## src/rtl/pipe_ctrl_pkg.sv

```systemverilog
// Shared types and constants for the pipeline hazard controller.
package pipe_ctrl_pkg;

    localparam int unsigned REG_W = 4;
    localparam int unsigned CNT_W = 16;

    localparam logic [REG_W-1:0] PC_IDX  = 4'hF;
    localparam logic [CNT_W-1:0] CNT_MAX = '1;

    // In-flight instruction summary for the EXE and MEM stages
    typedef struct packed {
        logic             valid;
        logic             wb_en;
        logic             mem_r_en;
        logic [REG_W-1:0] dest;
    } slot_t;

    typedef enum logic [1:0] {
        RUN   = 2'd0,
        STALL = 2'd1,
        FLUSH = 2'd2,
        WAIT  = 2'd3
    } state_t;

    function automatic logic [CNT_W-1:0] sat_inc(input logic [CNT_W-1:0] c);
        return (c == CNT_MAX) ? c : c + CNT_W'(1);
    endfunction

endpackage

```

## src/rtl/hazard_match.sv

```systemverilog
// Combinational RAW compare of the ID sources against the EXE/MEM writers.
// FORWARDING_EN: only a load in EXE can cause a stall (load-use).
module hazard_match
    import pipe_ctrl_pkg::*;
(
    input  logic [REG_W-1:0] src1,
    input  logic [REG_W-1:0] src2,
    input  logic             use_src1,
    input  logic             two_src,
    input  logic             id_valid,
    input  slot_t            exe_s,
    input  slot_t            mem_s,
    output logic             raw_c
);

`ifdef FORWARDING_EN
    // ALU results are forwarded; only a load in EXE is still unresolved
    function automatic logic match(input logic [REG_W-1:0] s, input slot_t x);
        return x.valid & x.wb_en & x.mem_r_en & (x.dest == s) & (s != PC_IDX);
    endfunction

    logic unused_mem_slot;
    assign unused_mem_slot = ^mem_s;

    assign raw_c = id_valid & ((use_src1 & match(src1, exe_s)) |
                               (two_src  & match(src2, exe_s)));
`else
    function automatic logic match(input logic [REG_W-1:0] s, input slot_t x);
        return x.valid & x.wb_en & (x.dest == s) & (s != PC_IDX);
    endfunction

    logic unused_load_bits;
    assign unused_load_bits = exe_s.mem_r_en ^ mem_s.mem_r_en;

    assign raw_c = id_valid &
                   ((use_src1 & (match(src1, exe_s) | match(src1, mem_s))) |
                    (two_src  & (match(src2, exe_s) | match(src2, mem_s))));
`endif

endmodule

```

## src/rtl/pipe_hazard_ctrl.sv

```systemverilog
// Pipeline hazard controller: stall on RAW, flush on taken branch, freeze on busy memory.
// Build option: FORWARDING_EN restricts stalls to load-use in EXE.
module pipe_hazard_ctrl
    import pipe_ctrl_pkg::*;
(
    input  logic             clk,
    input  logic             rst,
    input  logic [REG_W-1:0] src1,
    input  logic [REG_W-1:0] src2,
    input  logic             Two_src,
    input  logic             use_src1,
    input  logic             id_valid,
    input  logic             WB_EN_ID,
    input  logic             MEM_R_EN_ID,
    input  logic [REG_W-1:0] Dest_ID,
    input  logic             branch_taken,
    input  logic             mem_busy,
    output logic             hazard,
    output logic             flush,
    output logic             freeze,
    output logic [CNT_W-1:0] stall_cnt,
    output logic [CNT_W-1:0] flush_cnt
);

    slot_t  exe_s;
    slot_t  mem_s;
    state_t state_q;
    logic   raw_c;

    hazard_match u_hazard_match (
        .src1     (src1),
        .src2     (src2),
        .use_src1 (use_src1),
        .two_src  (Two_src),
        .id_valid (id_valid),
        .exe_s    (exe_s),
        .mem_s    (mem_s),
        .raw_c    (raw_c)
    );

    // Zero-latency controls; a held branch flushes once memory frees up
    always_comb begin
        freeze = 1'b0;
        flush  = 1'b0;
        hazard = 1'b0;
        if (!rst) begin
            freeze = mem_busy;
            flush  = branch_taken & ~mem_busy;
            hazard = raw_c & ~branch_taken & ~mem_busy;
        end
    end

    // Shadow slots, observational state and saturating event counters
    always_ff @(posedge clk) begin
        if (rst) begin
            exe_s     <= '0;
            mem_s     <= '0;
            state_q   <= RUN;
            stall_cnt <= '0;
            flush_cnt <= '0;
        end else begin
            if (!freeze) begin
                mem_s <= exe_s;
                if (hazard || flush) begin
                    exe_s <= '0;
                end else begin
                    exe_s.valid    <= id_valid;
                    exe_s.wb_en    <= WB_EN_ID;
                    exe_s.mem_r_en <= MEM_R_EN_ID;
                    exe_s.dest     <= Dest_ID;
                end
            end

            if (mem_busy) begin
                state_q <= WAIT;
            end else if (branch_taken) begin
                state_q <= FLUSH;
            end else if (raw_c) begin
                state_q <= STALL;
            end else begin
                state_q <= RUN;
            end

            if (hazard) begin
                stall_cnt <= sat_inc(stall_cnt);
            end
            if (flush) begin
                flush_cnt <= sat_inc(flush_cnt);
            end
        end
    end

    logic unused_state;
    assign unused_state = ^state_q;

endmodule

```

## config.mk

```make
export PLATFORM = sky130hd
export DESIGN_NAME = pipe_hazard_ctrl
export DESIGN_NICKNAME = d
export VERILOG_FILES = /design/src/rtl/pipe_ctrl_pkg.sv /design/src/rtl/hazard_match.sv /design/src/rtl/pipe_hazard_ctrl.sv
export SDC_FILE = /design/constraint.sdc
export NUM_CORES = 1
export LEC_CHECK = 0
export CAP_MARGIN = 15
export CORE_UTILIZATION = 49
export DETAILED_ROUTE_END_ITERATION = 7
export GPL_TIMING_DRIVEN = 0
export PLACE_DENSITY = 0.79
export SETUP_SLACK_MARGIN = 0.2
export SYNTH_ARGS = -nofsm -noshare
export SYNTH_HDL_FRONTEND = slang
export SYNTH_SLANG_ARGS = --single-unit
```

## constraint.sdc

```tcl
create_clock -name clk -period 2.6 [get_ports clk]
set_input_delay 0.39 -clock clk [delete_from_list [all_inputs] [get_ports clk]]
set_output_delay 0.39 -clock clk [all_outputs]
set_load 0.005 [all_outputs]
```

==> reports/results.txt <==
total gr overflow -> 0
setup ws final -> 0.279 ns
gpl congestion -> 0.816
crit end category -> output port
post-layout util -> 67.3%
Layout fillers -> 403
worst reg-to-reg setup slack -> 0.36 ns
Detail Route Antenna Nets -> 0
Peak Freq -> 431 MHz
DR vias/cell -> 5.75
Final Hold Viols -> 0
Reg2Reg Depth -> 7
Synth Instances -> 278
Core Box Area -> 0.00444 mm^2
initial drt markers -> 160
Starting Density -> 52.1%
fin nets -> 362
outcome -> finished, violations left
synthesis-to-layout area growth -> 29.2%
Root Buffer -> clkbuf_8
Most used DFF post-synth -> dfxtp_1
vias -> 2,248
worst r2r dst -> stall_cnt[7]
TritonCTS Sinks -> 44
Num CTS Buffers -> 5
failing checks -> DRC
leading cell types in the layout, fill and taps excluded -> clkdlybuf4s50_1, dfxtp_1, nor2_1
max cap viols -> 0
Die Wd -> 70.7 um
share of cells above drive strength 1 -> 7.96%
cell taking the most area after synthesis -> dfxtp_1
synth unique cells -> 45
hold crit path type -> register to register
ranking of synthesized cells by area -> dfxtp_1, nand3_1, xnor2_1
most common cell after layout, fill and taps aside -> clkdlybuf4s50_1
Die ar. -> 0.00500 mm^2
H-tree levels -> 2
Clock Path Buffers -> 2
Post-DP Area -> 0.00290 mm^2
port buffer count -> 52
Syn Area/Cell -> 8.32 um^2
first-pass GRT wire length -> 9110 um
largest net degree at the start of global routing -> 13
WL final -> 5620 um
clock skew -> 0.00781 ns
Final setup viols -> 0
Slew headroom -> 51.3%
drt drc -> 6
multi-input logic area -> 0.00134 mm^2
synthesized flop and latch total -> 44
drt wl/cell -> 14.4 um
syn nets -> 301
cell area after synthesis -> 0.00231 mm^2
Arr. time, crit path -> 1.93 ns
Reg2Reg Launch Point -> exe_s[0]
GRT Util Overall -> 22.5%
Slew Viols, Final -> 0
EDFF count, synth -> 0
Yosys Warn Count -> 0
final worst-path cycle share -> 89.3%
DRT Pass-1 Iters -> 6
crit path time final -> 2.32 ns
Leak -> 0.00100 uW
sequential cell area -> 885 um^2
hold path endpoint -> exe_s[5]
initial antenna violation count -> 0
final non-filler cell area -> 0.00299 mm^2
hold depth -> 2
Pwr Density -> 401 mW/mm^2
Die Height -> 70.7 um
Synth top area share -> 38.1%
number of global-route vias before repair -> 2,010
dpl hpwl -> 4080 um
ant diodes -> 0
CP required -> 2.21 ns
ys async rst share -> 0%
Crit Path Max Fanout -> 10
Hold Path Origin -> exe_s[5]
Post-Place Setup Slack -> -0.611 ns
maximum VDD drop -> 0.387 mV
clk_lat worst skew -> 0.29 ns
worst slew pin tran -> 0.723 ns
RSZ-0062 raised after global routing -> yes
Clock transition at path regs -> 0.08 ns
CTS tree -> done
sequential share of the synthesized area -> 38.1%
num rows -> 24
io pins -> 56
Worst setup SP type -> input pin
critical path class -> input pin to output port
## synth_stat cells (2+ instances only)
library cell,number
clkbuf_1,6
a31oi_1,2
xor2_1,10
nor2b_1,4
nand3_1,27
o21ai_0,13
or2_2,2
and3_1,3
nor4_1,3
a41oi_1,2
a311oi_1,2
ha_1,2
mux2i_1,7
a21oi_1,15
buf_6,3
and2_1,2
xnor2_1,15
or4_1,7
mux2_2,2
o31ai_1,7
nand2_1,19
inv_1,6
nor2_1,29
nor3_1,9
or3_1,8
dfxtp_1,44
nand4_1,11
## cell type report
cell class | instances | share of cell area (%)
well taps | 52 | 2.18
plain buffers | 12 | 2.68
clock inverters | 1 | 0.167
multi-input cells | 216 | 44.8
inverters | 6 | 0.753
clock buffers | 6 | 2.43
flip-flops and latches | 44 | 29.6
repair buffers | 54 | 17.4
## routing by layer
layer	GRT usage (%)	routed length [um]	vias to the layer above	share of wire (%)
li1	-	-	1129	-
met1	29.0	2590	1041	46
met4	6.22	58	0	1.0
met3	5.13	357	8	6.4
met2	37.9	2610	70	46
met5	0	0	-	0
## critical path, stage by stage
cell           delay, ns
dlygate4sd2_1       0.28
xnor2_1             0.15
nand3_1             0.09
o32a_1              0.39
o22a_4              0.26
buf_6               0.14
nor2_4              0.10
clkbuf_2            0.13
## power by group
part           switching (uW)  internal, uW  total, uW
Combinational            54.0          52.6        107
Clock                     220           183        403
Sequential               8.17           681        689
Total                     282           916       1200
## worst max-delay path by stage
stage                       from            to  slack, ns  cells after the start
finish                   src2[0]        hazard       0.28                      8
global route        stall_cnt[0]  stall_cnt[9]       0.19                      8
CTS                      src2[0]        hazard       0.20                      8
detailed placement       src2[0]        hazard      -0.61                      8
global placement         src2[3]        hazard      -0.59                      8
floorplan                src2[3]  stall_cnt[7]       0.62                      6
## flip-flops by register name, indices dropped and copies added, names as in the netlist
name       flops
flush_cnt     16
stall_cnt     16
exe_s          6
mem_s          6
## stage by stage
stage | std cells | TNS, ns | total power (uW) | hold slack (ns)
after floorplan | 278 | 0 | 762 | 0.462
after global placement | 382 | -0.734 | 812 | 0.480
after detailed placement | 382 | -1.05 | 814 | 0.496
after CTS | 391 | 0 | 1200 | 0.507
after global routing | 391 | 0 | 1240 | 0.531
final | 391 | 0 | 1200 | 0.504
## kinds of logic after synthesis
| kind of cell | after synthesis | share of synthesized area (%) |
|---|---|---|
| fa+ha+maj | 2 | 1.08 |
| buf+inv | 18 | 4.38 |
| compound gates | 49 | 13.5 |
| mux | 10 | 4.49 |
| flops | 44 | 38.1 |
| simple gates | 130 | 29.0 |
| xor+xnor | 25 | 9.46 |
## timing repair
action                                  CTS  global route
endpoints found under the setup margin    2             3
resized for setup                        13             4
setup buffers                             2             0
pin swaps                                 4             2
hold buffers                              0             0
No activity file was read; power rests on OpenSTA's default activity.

==

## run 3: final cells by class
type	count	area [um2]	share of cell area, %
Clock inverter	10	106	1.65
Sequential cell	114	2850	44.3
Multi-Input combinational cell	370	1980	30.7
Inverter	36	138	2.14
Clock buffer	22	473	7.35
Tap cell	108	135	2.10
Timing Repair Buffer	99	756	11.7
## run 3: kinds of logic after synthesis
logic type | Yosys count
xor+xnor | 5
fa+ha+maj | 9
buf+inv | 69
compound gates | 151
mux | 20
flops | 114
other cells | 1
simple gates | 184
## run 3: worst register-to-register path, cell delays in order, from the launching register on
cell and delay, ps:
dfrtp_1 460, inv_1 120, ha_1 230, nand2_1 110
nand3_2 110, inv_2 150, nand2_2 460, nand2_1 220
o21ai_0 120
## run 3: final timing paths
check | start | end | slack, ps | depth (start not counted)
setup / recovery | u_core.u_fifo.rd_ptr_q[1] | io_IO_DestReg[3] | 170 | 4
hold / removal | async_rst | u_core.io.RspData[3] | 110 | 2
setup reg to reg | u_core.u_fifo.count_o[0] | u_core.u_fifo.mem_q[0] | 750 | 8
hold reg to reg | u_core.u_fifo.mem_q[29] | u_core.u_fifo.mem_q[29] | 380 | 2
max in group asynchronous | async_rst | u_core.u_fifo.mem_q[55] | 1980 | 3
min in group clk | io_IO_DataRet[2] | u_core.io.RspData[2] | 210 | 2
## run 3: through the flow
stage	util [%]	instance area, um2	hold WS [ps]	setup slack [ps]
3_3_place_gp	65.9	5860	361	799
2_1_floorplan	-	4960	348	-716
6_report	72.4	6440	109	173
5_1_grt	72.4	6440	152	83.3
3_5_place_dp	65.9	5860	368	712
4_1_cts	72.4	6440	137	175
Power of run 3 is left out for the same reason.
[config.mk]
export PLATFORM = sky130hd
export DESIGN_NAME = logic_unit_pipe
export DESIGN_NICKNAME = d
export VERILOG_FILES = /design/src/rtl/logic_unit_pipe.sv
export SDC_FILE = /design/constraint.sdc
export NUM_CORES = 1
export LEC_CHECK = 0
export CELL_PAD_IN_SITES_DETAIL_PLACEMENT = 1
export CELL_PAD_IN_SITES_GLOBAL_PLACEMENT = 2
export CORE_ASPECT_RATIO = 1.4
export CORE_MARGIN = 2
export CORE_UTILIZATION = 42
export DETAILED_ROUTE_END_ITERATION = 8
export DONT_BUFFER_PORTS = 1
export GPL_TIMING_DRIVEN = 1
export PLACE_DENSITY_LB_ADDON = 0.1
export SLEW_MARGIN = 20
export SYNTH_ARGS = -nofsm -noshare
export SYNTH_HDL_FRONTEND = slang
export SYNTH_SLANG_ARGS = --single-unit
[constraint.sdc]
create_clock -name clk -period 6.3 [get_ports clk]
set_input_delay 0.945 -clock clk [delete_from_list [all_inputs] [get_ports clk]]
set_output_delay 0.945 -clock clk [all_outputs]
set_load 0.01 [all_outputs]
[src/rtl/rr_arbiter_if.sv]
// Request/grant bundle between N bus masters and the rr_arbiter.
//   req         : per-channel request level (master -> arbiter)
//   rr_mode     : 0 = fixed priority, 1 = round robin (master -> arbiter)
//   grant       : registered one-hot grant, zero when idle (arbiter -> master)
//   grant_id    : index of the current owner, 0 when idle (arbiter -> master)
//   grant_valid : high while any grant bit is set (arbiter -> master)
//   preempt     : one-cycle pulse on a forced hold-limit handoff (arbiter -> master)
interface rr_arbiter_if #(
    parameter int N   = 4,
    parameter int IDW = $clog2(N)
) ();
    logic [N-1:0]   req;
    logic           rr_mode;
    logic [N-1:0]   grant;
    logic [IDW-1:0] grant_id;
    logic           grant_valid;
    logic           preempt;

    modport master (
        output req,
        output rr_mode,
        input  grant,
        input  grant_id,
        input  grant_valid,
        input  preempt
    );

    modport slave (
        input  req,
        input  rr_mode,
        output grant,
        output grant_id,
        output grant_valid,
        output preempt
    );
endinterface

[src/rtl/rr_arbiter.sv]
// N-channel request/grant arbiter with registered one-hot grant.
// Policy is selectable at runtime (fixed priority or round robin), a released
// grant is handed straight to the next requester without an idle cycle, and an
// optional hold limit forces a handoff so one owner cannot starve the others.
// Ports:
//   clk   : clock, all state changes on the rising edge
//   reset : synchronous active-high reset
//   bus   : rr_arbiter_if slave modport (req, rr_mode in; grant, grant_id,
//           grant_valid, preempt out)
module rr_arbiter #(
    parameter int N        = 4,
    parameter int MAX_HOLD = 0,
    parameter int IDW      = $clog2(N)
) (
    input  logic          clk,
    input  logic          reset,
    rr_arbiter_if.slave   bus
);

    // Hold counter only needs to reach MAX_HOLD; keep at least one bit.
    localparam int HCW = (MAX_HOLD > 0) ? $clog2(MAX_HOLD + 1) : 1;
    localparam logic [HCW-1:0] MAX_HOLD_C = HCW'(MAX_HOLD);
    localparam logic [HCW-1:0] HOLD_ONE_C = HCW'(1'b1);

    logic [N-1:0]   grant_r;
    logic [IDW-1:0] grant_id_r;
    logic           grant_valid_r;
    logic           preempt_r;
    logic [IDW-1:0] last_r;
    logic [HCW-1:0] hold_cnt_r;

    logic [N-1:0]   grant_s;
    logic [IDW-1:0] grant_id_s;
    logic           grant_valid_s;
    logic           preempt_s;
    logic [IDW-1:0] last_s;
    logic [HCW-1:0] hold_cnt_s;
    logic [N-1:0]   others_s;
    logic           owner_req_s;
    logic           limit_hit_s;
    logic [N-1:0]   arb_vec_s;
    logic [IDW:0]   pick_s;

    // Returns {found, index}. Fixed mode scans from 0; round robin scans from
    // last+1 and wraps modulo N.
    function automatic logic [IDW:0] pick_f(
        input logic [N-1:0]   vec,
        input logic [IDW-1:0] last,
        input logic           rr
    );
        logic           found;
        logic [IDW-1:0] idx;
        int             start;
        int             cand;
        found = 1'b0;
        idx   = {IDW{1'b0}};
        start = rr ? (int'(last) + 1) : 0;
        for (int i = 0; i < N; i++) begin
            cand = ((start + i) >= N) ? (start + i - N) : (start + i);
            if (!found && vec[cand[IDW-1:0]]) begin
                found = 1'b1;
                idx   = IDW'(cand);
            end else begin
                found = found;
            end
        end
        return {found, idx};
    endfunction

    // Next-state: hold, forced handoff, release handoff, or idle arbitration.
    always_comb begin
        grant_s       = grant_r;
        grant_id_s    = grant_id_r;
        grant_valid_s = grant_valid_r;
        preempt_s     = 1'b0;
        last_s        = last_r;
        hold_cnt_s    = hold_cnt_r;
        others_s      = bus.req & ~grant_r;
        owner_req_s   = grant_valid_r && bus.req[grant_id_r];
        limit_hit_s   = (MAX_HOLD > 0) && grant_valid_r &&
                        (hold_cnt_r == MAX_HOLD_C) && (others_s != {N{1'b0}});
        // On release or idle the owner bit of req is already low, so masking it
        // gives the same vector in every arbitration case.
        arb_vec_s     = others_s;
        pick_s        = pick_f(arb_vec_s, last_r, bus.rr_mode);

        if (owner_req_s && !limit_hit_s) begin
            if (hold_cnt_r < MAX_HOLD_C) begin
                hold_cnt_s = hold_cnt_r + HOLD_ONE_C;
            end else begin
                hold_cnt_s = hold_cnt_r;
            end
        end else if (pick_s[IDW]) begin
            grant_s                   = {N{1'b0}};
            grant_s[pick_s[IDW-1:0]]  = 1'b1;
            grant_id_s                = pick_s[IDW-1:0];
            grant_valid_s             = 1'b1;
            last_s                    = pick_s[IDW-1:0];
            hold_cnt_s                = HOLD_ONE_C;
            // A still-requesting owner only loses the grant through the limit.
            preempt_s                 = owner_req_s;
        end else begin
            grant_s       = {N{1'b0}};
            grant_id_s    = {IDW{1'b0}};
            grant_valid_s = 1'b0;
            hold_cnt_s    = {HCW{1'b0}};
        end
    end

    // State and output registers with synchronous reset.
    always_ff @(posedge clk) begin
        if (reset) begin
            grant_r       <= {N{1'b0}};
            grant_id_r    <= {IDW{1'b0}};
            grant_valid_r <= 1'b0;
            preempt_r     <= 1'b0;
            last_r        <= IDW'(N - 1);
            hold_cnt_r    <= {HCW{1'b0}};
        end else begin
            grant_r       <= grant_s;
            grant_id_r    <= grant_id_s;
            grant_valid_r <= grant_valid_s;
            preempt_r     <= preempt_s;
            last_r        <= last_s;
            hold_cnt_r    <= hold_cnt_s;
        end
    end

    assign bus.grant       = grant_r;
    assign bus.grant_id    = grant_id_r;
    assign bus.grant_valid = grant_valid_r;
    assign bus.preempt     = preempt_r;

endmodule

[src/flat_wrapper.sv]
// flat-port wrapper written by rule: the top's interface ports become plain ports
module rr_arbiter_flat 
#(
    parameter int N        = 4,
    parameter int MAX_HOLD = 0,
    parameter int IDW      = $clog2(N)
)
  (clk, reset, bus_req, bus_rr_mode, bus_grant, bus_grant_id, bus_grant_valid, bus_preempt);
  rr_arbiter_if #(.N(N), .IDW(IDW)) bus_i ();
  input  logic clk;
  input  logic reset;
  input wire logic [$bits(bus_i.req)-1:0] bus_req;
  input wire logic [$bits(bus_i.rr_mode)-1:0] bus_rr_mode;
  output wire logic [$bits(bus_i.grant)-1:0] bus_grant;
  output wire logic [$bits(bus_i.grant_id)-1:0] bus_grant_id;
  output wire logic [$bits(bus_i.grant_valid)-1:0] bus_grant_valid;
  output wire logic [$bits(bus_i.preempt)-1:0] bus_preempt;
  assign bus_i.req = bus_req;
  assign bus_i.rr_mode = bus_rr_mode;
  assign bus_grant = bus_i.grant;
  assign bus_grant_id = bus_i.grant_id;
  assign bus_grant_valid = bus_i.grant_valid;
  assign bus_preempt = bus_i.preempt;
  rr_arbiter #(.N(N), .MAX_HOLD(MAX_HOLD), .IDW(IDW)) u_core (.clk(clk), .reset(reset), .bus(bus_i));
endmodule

▸ **EXERCISE AIM**: A line counts if it includes the string "RspData". State how many such lines the entries have, with no other text.

▸ **SOLUTION TO THE PROBLEM**: 2